Florence Bretelle-Establet, « Irruption et influences de la médecine française en Chine du Sud, XIXe-XXe siècles », Cahiers d’histoire [En ligne], 47-1 | 2002

RESUME

À la fin du XIXe siècle, le ministère des Affaires étrangères et le ministère des Colonies décident d’envoyer des médecins militaires à la frontière de l’Indochine : il s’agit de mieux connaître l’univers morbide qui règne aux portes de la colonie indochinoise et qui menace la santé publique de l’Indochine et d’accroître l’influence française en Chine du sud. Forts d’appartenir à une élite, depuis que le monopole d’exercice a été reconnu en 1892 aux seuls détenteurs du doctorat de médecine, et forts du solide et dynamique paradigme pasteurien, ces médecins sont prêts à remplir leur mission et à vanter la science occidentale auprès du peuple chinois et de son élite. À leur arrivée en Chine, ils doivent pourtant user d’ingéniosité pour attirer une population dotée d’une culture de la santé ancienne et complexe.
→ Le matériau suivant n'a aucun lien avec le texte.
## src/gpio_pkg.sv

```systemverilog
// Package for the three-port general-purpose I/O block.
// Assumes a single 100 MHz clock and a plain strobed register port.
package gpio_pkg;
    localparam int unsigned ADDR_W = 12;
    localparam logic [11:0] OFS_P7_LATCH = 12'h007;
    localparam logic [11:0] OFS_P8_LATCH = 12'h008;
    localparam logic [11:0] OFS_P9_LATCH = 12'h009;
    localparam logic [11:0] OFS_P7_PIN_READ = 12'h014;
    localparam logic [11:0] OFS_P8_PIN_READ = 12'h015;
    localparam logic [11:0] OFS_P9_PIN_READ = 12'h016;
    localparam logic [11:0] OFS_P7_DIR = 12'hf21;
    localparam logic [11:0] OFS_P8_DIR = 12'hf22;
    localparam logic [11:0] OFS_P9_DIR = 12'hf23;
    localparam logic [11:0] OFS_P9_PULLUP = 12'hf30;
    localparam logic [11:0] OFS_P7_FUNC = 12'hf3b;
    localparam logic [11:0] OFS_P8_FUNC = 12'hf3c;
    localparam logic [11:0] OFS_P9_FUNC = 12'hf3d;
    localparam logic [11:0] OFS_P9_OPEN_DRAIN = 12'hf4a;
    // Writable bit masks; other bits read zero
    localparam logic [7:0] MASK_P7 = 8'hff;
    localparam logic [7:0] MASK_P7_FUNC = 8'h1f;
    localparam logic [7:0] MASK_P8 = 8'h0f;
    localparam logic [7:0] MASK_P8_FUNC = 8'h03;
    localparam logic [7:0] MASK_P9 = 8'h03;
    localparam logic [7:0] RST_REG = 8'h00;
    localparam int unsigned P7_W = 8;
    localparam int unsigned P8_W = 4;
    localparam int unsigned P9_W = 2;
endpackage

```

## src/gpio_pin_cell.sv

```systemverilog
// One push-pull pin: direction, function mux, input gating.
// Assumes inputs synchronous to clk; output taken from a flip-flop.
`timescale 1ns/1ps
module gpio_pin_cell (
    // Clock and reset
    input wire logic clk,
    input wire logic rstn,
    input wire logic ce,
    // Settings
    input wire logic latch_bit,
    input wire logic dir_bit,
    input wire logic func_bit,
    input wire logic periph_out,
    // Pin
    input wire logic pin_in,
    output logic pin_out,
    output logic pin_oe,
    // Read-back and peripheral input
    output logic read_bit,
    output logic periph_in
);
    typedef struct packed {
        logic out;
        logic oe;
    } cell_t;
    cell_t cell_ff;
    cell_t nxt_cell;

    always_comb begin
        nxt_cell = cell_ff;
        nxt_cell.out = func_bit ? periph_out : latch_bit;
        nxt_cell.oe = dir_bit;
    end

    always_ff @(posedge clk or negedge rstn) begin
        if (!rstn) begin
            cell_ff <= '0;
        end else if (ce) begin
            cell_ff <= nxt_cell;
        end
    end

    assign pin_out = cell_ff.out;
    assign pin_oe = cell_ff.oe;
    assign read_bit = dir_bit ? 1'b0 : pin_in;
    assign periph_in = dir_bit ? 1'b0 : pin_in;
endmodule

```

## src/gpio_od_cell.sv

```systemverilog
// One port-9 pin with open-drain option and pull-up control.
// Assumes the pad applies the pull-up when pullup_en is high.
`timescale 1ns/1ps
module gpio_od_cell (
    // Clock and reset
    input wire logic clk,
    input wire logic rstn,
    input wire logic ce,
    // Settings
    input wire logic latch_bit,
    input wire logic dir_bit,
    input wire logic func_bit,
    input wire logic od_bit,
    input wire logic pu_bit,
    input wire logic periph_out,
    // Pin
    input wire logic pin_in,
    output logic pin_out,
    output logic pin_oe,
    output logic pullup_en,
    // Read-back and peripheral input
    output logic read_bit,
    output logic periph_in
);
    typedef struct packed {
        logic out;
        logic oe;
        logic pu;
    } cell_t;
    cell_t cell_ff;
    cell_t nxt_cell;
    logic level;

    always_comb begin
        nxt_cell = cell_ff;
        level = func_bit ? periph_out : latch_bit;
        if (od_bit) begin
            nxt_cell.out = 1'b0;
            nxt_cell.oe = dir_bit & ~level;
        end else begin
            nxt_cell.out = level;
            nxt_cell.oe = dir_bit;
        end
        nxt_cell.pu = pu_bit & (~dir_bit | od_bit);
    end

    always_ff @(posedge clk or negedge rstn) begin
        if (!rstn) begin
            cell_ff <= '0;
        end else if (ce) begin
            cell_ff <= nxt_cell;
        end
    end

    assign pin_out = cell_ff.out;
    assign pin_oe = cell_ff.oe;
    assign pullup_en = cell_ff.pu;
    // Open-drain output still reads the wire level
    assign read_bit = (~dir_bit | od_bit) ? pin_in : 1'b0;
    assign periph_in = (~dir_bit | od_bit) ? pin_in : 1'b1;
endmodule

```

## src/gpio_ports.sv

```systemverilog
// Top of ports 7, 8 and 9 with the register port.
// Assumes inputs synchronous to clk; read data one cycle after strobe.
`timescale 1ns/1ps
module gpio_ports (
    // Clock, reset, enable
    input wire logic clk,
    input wire logic rstn,
    input wire logic ce,
    // Register port
    input wire logic [11:0] addr,
    input wire logic [7:0] wdata,
    input wire logic wr,
    input wire logic rd,
    output logic [7:0] rdata,
    // Port 7 pins
    input wire logic [7:0] p7_in,
    output logic [7:0] p7_out,
    output logic [7:0] p7_oe,
    // Port 8 pins
    input wire logic [3:0] p8_in,
    output logic [3:0] p8_out,
    output logic [3:0] p8_oe,
    // Port 9 pins
    input wire logic [1:0] p9_in,
    output logic [1:0] p9_out,
    output logic [1:0] p9_oe,
    output logic [1:0] p9_pullup_en,
    // Port 7 peripherals
    output logic ext_irq_in_a,
    output logic ext_irq_in_b,
    output logic ext_irq_in_c,
    input wire logic divider_out,
    input wire logic pulse_gen_b_out0,
    input wire logic pulse_gen_b_out1,
    output logic timer_b_in0,
    output logic timer_b_in1,
    input wire logic pulse_gen_a_out0,
    input wire logic pulse_gen_a_out1,
    input wire logic pwm_a_out0,
    input wire logic pwm_a_out1,
    input wire logic pwm_a_sel01,
    output logic timer_a_in0,
    output logic timer_a_in1,
    // Port 8 peripherals
    input wire logic pulse_gen_a_out2,
    input wire logic pulse_gen_a_out3,
    input wire logic pwm_a_out2,
    input wire logic pwm_a_out3,
    input wire logic pwm_a_sel23,
    output logic timer_a_in2,
    output logic timer_a_in3,
    // Port 9 serial
    input wire logic [1:0] uart_tx,
    output logic [1:0] uart_rx
);
    typedef struct packed {
        logic [7:0] p7_latch;
        logic [7:0] p7_dir;
        logic [7:0] p7_func;
        logic [7:0] p8_latch;
        logic [7:0] p8_dir;
        logic [7:0] p8_func;
        logic [7:0] p9_latch;
        logic [7:0] p9_dir;
        logic [7:0] p9_func;
        logic [7:0] p9_od;
        logic [7:0] p9_pu;
        logic [7:0] rdata;
        logic [7:0] p7_per_in;
        logic [3:0] p8_per_in;
        logic [1:0] p9_per_in;
    } state_t;
    state_t st_ff;
    state_t nxt_st;

    logic [7:0] p7_rd;
    logic [7:0] p7_pin_in;
    logic [7:0] p7_per_out;
    logic [3:0] p8_rd;
    logic [3:0] p8_pin_in;
    logic [3:0] p8_per_out;
    logic [1:0] p9_rd;
    logic [1:0] p9_pin_in;

    assign p7_per_out = {3'h0, divider_out, pulse_gen_b_out1,
        pulse_gen_b_out0,
        pwm_a_sel01 ? pwm_a_out1 : pulse_gen_a_out1,
        pwm_a_sel01 ? pwm_a_out0 : pulse_gen_a_out0};
    assign p8_per_out = {2'h0,
        pwm_a_sel23 ? pwm_a_out3 : pulse_gen_a_out3,
        pwm_a_sel23 ? pwm_a_out2 : pulse_gen_a_out2};

    genvar i;
    generate
        for (i = 0; i < 8; i++) begin : g_p7
            gpio_pin_cell u_cell (
                .clk(clk),
                .rstn(rstn),
                .ce(ce),
                .latch_bit(st_ff.p7_latch[i]),
                .dir_bit(st_ff.p7_dir[i]),
                .func_bit(st_ff.p7_func[i]),
                .periph_out(p7_per_out[i]),
                .pin_in(p7_in[i]),
                .pin_out(p7_out[i]),
                .pin_oe(p7_oe[i]),
                .read_bit(p7_rd[i]),
                .periph_in(p7_pin_in[i])
            );
        end
        for (i = 0; i < 4; i++) begin : g_p8
            gpio_pin_cell u_cell (
                .clk(clk),
                .rstn(rstn),
                .ce(ce),
                .latch_bit(st_ff.p8_latch[i]),
                .dir_bit(st_ff.p8_dir[i]),
                .func_bit(st_ff.p8_func[i]),
                .periph_out(p8_per_out[i]),
                .pin_in(p8_in[i]),
                .pin_out(p8_out[i]),
                .pin_oe(p8_oe[i]),
                .read_bit(p8_rd[i]),
                .periph_in(p8_pin_in[i])
            );
        end
        for (i = 0; i < 2; i++) begin : g_p9
            gpio_od_cell u_cell (
                .clk(clk),
                .rstn(rstn),
                .ce(ce),
                .latch_bit(st_ff.p9_latch[i]),
                .dir_bit(st_ff.p9_dir[i]),
                .func_bit(st_ff.p9_func[i]),
                .od_bit(st_ff.p9_od[i]),
                .pu_bit(st_ff.p9_pu[i]),
                .periph_out(uart_tx[i]),
                .pin_in(p9_in[i]),
                .pin_out(p9_out[i]),
                .pin_oe(p9_oe[i]),
                .pullup_en(p9_pullup_en[i]),
                .read_bit(p9_rd[i]),
                .periph_in(p9_pin_in[i])
            );
        end
    endgenerate

    always_comb begin
        nxt_st = st_ff;
        nxt_st.p7_per_in = p7_pin_in;
        nxt_st.p8_per_in = p8_pin_in;
        nxt_st.p9_per_in = p9_pin_in;
        if (wr) begin
            case (addr)
                gpio_pkg::OFS_P7_LATCH: nxt_st.p7_latch = wdata;
                gpio_pkg::OFS_P7_DIR: nxt_st.p7_dir = wdata;
                gpio_pkg::OFS_P7_FUNC:
                    nxt_st.p7_func = wdata & gpio_pkg::MASK_P7_FUNC;
                gpio_pkg::OFS_P8_LATCH:
                    nxt_st.p8_latch = wdata & gpio_pkg::MASK_P8;
                gpio_pkg::OFS_P8_DIR:
                    nxt_st.p8_dir = wdata & gpio_pkg::MASK_P8;
                gpio_pkg::OFS_P8_FUNC:
                    nxt_st.p8_func = wdata & gpio_pkg::MASK_P8_FUNC;
                gpio_pkg::OFS_P9_LATCH:
                    nxt_st.p9_latch = wdata & gpio_pkg::MASK_P9;
                gpio_pkg::OFS_P9_DIR:
                    nxt_st.p9_dir = wdata & gpio_pkg::MASK_P9;
                gpio_pkg::OFS_P9_FUNC:
                    nxt_st.p9_func = wdata & gpio_pkg::MASK_P9;
                gpio_pkg::OFS_P9_OPEN_DRAIN:
                    nxt_st.p9_od = wdata & gpio_pkg::MASK_P9;
                gpio_pkg::OFS_P9_PULLUP:
                    nxt_st.p9_pu = wdata & gpio_pkg::MASK_P9;
                default: ;
            endcase
        end
        if (rd) begin
            case (addr)
                gpio_pkg::OFS_P7_LATCH: nxt_st.rdata = st_ff.p7_latch;
                gpio_pkg::OFS_P7_DIR: nxt_st.rdata = st_ff.p7_dir;
                gpio_pkg::OFS_P7_FUNC: nxt_st.rdata = st_ff.p7_func;
                gpio_pkg::OFS_P7_PIN_READ: nxt_st.rdata = p7_rd;
                gpio_pkg::OFS_P8_LATCH: nxt_st.rdata = st_ff.p8_latch;
                gpio_pkg::OFS_P8_DIR: nxt_st.rdata = st_ff.p8_dir;
                gpio_pkg::OFS_P8_FUNC: nxt_st.rdata = st_ff.p8_func;
                gpio_pkg::OFS_P8_PIN_READ: nxt_st.rdata = {4'h0, p8_rd};
                gpio_pkg::OFS_P9_LATCH: nxt_st.rdata = st_ff.p9_latch;
                gpio_pkg::OFS_P9_DIR: nxt_st.rdata = st_ff.p9_dir;
                gpio_pkg::OFS_P9_FUNC: nxt_st.rdata = st_ff.p9_func;
                gpio_pkg::OFS_P9_OPEN_DRAIN: nxt_st.rdata = st_ff.p9_od;
                gpio_pkg::OFS_P9_PULLUP: nxt_st.rdata = st_ff.p9_pu;
                gpio_pkg::OFS_P9_PIN_READ: nxt_st.rdata = {6'h00, p9_rd};
                default: nxt_st.rdata = 8'h00;
            endcase
        end else begin
            // Data stand only in the cycle after the read
            nxt_st.rdata = 8'h00;
        end
    end

    always_ff @(posedge clk or negedge rstn) begin
        if (!rstn) begin
            st_ff <= '0;
        end else if (ce) begin
            st_ff <= nxt_st;
        end
    end

    assign rdata = st_ff.rdata;
    assign ext_irq_in_c = st_ff.p7_per_in[7];
    assign ext_irq_in_b = st_ff.p7_per_in[6];
    assign ext_irq_in_a = st_ff.p7_per_in[5];
    assign timer_b_in1 = st_ff.p7_per_in[3];
    assign timer_b_in0 = st_ff.p7_per_in[2];
    assign timer_a_in1 = st_ff.p7_per_in[1];
    assign timer_a_in0 = st_ff.p7_per_in[0];
    assign timer_a_in3 = st_ff.p8_per_in[1];
    assign timer_a_in2 = st_ff.p8_per_in[0];
    assign uart_rx = st_ff.p9_per_in;
endmodule

```

## config.mk

```make
export PLATFORM = sky130hd
export DESIGN_NAME = gpio_ports
export DESIGN_NICKNAME = d
export VERILOG_FILES = /design/src/gpio_pkg.sv /design/src/gpio_pin_cell.sv /design/src/gpio_od_cell.sv /design/src/gpio_ports.sv
export SDC_FILE = /design/constraint.sdc
export NUM_CORES = 1
export LEC_CHECK = 0
export BUFFER_PORTS_ARGS = -buffer_cell sky130_fd_sc_hd__buf_2
export CORE_MARGIN = 2
export CORE_UTILIZATION = 51
export DETAILED_ROUTE_END_ITERATION = 10
export GPL_TIMING_DRIVEN = 0
export HOLD_SLACK_MARGIN = 0.12
export PLACE_DENSITY_LB_ADDON = 0.12
export SYNTH_ARGS = -nofsm -noshare
export SYNTH_HDL_FRONTEND = slang
export SYNTH_SLANG_ARGS = --single-unit
```

## constraint.sdc

```tcl
create_clock -name clk -period 2.7 [get_ports clk]
set_clock_uncertainty 0.05 [all_clocks]
set_input_delay 0 -clock clk [delete_from_list [all_inputs] [get_ports clk]]
set_output_delay 0 -clock clk [all_outputs]
set_load 0.1 [all_outputs]
```

# Word-level counts from Yosys, hierarchy flattened
# Cells that the tools add are included.
[totals]
ff_bits = 91
in_bits = 54
elab_cells = 113
out_inout_bits = 49
[op_classes]
bitwise = 10
n_mux = 33
reduce_logical = 11
eq_ne = 14
[ops]
columns = ["cell", "n"]
rows = [
  ["8-bit case mux with 14 select lines", 1],
  ["12-bit equality test (second input constant)", 8],
  ["12-bit by 5-bit equality test with 1-bit output (second input constant)", 3],
  ["3-bit AND reduction", 11],
  ["1-bit 2-to-1 mux", 29],
  ["12-bit by 4-bit equality test with 1-bit output (second input constant)", 2],
  ["12-bit by 3-bit equality test with 1-bit output (second input constant)", 1],
  ["8-bit 2-to-1 mux", 1],
  ["1-bit bitwise AND", 4],
  ["2-bit 2-to-1 mux", 2],
  ["1-bit inverter", 4],
  ["1-bit OR", 2],
]

# Logic depth before layout (Yosys ltp)
# Gate-level depths: netlist (run 1).
[depth]
depth_word = 5
depth_mapped = 7

# By module
# From an unflattened synthesis (run 1), not the netlist that was laid out.
[unflattened]
hier_cells = 414
area_unflattened_um2 = 4734.5
[modules_own_cells]
columns = ["mod", "cells_per_inst", "seq_area_each_um2", "n_inst", "area_per_inst_um2"]
rows = [
  ["gpio_ports", 290, 1501.4, 1, 3245.6],
  ["gpio_pin_cell", 8, 50.0, 12, 97.6],
  ["gpio_od_cell", 14, 75.1, 2, 158.9],
]

# Worst setup path after synthesis (run 1)
# Ideal clock, no wire load.
[synth_path]
kind = "input to register"
startpoint = "input addr[8]"
endpoint = "register st_ff[102] (netlist name)"
setup_ns = 0.125
path_stages = 6
required_time_ns = 2.525
arrival_time_ns = 1.702
setup_slack_ns = 0.823
n_path_buf = 2
path_cell_list = "or4_1 buf_2 nor4_4 and3_1 buf_6 mux2_4"
[synth_via]
elab_chain_len = 2
[synth_rtl]
columns = ["element", "line", "rtl"]
rows = [
  ["start, declared", "gpio_ports.sv:10", "input wire logic [11:0] addr,"],
  ["12-bit by 3-bit equality test with 1-bit output", "gpio_ports.sv:154", "case (addr)"],
  ["3-bit AND reduction (no line)", "n/a", ""],
  ["end signal, assigned", "gpio_ports.sv:206", "st_ff <= nxt_st;"],
  ["end, declared", "gpio_ports.sv:73", "state_t st_ff;"],
]
# No other way between the ends.
# A chain may end at the register's enable or synchronous reset.

# Final worst setup path (run 1)
[layout_path]
startpoint = "input addr[7]"
endpoint = "register st_ff[109] (netlist name)"
# Same word-level chain as after synthesis.

==> flow_summary_export.csv, run 1 <==
group,metric,value,unit
outcome,status,"complete, no violations",
grt,grt_pass1_wl,19.6,mm
critical_path,critPathTopFamily,"simple AND/OR/NAND/NOR gates",
power_and_ir_drop,internal_power,2040,uW
power_and_ir_drop,power_frac_seq,0.481,
sta,fmax,0.424,GHz
critical_path,required,2900,ps
power_and_ir_drop,p_sw,829,uW
place,place_congestion,0.915,
sta,finalSetupTns,0,ps
yosys,yosysWarnings,0,
drt,drtAntennaViolNets,0,
run,drv_cap,0,
drt,num_vias,3717,
drt,firstDrtPassIters,5,
cts,cts_buffers,9,
sta,tightest_slew,1100,ps
critical_path,worstPathMaxFanout,10,
cts,ctsResizeCount,0,
critical_path,cp-end-kind,"flop",
drt,drt_iter0_markers,223,
sta,grt_setup_unrepaired,"no",
sta,period_share,0.874,
critical_path,critPathSlowestCell,"nor4_4",
sta,relSlewSlack,0.268,
critical_path,worst_setup_path_start_kind,"input pin",
yosys,ys_ff_latch,90,
cells_and_area,area_delta_synth_final,27.5,%
yosys,synth.area.top_cells,"dfrtp_1, mux2_2, buf_4, mux2_4, mux2i_1",
cells_and_area,n_antenna_cell,0,
yosys,netlist.top_cell.by_area,"dfrtp_1",
place,dp_hpwl,8.70,mm
cells_and_area,seqCellArea,0.00225,mm2
critical_path,path_cells,"dlygate4sd3_1, buf_2, or2_2, clkbuf_4, nor4_4, and3_1, buf_6, mux2_4",
drt,avgViaCountPerCell,5.61,
sta,setup-violations-final,0,
cts,cts_tree,"yes",
sta,final.min_clock_period,2360,ps
floorplan,die_area,0.00983,mm2
critical_path,arrival,2560,ps
power_and_ir_drop,ir_drop,0.256,mV
yosys,synthArstFlopShare,1.00,
yosys,synth_top_area_frac,0.488,
floorplan,coreArea,0.00876,mm2
place,portBuffers,101,
power_and_ir_drop,power_density,487,mW/mm2
cells_and_area,drive_gt1_frac,0.419,
grt,grt_max_degree,69,
drt,route.detailed.drc,0,
cells_and_area,multi_input_area,0.00202,mm2
grt,grt_use_total,0.258,
cts,clockBufferDepth,2,
power_and_ir_drop,power_frac_comb,0.149,
sta,hold_violations,0,
critical_path,criticalPathCategory,"in -> reg",
yosys,synth_area,0.00462,mm2
floorplan,die_width,99.2,um
cts,root_buffer,"clkbuf_8",
grt,grt_pass1_vias,3668,
drt,wl,12.3,mm
sta,slew_violations,0,
yosys,synth_cells,399,
cts,htreeDepth,3,
yosys,yosysUniqueCellTypes,59,
yosys,synth_edf_count,0,
sta,fin_ws,340,ps
cts,clkTransAtPathRegs,100,ps
power_and_ir_drop,clkPwrFrac,0.370,
critical_path,cp_num_buf_inv,4,
power_and_ir_drop,leakagePower,0.00290,uW
yosys,avgSynthCellArea,11.6,um2
yosys,synthesis.nets,453,
yosys,yosysSeqAreaShare,0.488,
floorplan,start_util,0.527,
cells_and_area,nFillCells,697,
cts,clock_latency,370,ps
drt,drt-wirelength-per-cell,18.6,um
floorplan,placementRows,34,
floorplan,io_pins,103,
min_path,min_path_type,"in -> async",
yosys,yosysMostFrequentCell,"dfrtp_1",
power_and_ir_drop,swShare,0.289,
yosys,yosys-top-cells-count,"dfrtp_1, mux2_2, buf_4",
place,pre_cts_slack,257,ps
cells_and_area,fin_nets,603,
critical_path,max_stage_delay,680,ps
grt,antenna_found_initial,0,
floorplan,die_y,99.2,um
grt,gr-total-overflow,0,
yosys,synth-main-ff-cell,"dfrtp_1",
cts,cts.sinks,90,
[worst reg2reg max path, stage by stage, from the launching register on]
cell	delay (ps)
dfrtp_1	470
nand2b_1	180
a32o_1	260
a22o_1	190
nor4_1	350
a32oi_1	150
[through the flow]
stage               power (uW)  hold WS, ps  utilization  cells  cell area [um2]
detailed placement        1790         -120        0.604    609             5290
global route              2970          179        0.672    662             5890
global placement          1780          196        0.600    608             5260
finish                    2870          120        0.672    662             5890
CTS                       2880          136        0.672    662             5890
floorplan                 1650         -346            -    399             4620
[placed cells by master, fill, tap and decap left out, drive strengths merged, types with 10 or more instances in the layout]
cell type,synthesis,final
buf,36,138
dfrtp,90,90
mux2,65,65
dlygate4sd3,0,37
clkbuf,15,24
nand2,18,18
nor2,18,18
inv,7,11
nor2b,10,10
o21ai,10,10
[per-layer routing]
| metal | track usage | part of all wire |
|---|---|---|
| met5 | 0 | 0 |
| met4 | 0.0885 | 0.021 |
| met3 | 0.0358 | 0.049 |
| met2 | 0.384 | 0.46 |
| met1 | 0.390 | 0.48 |
[power groups by stage]
stage / clock, uW / sequential, uW / combinational, uW
after detailed placement: 0 / 1410 / 382
after floorplan: 0 / 1520 / 132
after global placement: 0 / 1400 / 372
after global routing: 1140 / 1380 / 455
final: 1060 / 1380 / 426
after CTS: 1080 / 1380 / 426
[final timing paths]
path / start / to / depth (start not counted) / slack, ps
max reg2reg: st_ff[31] / rdata[1] / 5 / 910
max in group asynchronous: rstn / st_ff[71] / 3 / 1030
min reg2reg: g_p7[0].u_cell.pin_out / g_p7[0].u_cell.pin_out / 1 / 440
min: rstn / uart_rx[0] / 3 / 120
max: addr[7] / st_ff[109] / 8 / 340
min in group clk: addr[6] / rdata[0] / 5 / 150
[cell families after synthesis]
kind of cell,after synthesis,synth area share
simple gates,112,0.149
buf+inv,59,0.0756
flops,90,0.488
compound gates,64,0.103
mux,74,0.184
[cell type report]
class / count / area share
timing repair buffer: 139 / 0.154
inverter: 8 / 0.00510
clock inverter: 7 / 0.0178
multi-input combinational: 250 / 0.343
tap: 108 / 0.0229
buffer: 51 / 0.0542
clock buffer: 9 / 0.0210
sequential: 90 / 0.382
[repair_timing]
action                    in CTS  in global routing
hold endpoints to repair     142                  0
setup buffers                  0                  0
hold buffers                  37                  0
[state kept, by name (all words and copies together) (netlist names), 2 cells and up]
register,cells
g_p7.u_cell.pin_oe,8
g_p7.u_cell.pin_out,8
g_p8.u_cell.pin_oe,4
g_p8.u_cell.pin_out,4
g_p9.u_cell.pin_oe,2
g_p9.u_cell.pin_out,2
g_p9.u_cell.pullup_en,2
rdata,8
st_ff,41
uart_rx,2
Note: power is estimated with default switching activity, not from simulation.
Au terme de trente ans de voisinages, on note cependant une certaine évolution des pratiques de santé : mise en place d’une police sanitaire, première autorité publique à se voir confiée la santé de la nation chinoise, création d’établissements charitables chinois d’assistance médicale, élargissement du recours à la médecine occidentale. Ces formes de modernisation restent malgré tout essentiellement confinées aux seules grandes villes, et à la veille de l’inauguration d’un ministère de la Santé, en 1928, les pratiques traditionnelles sont encore très vivaces.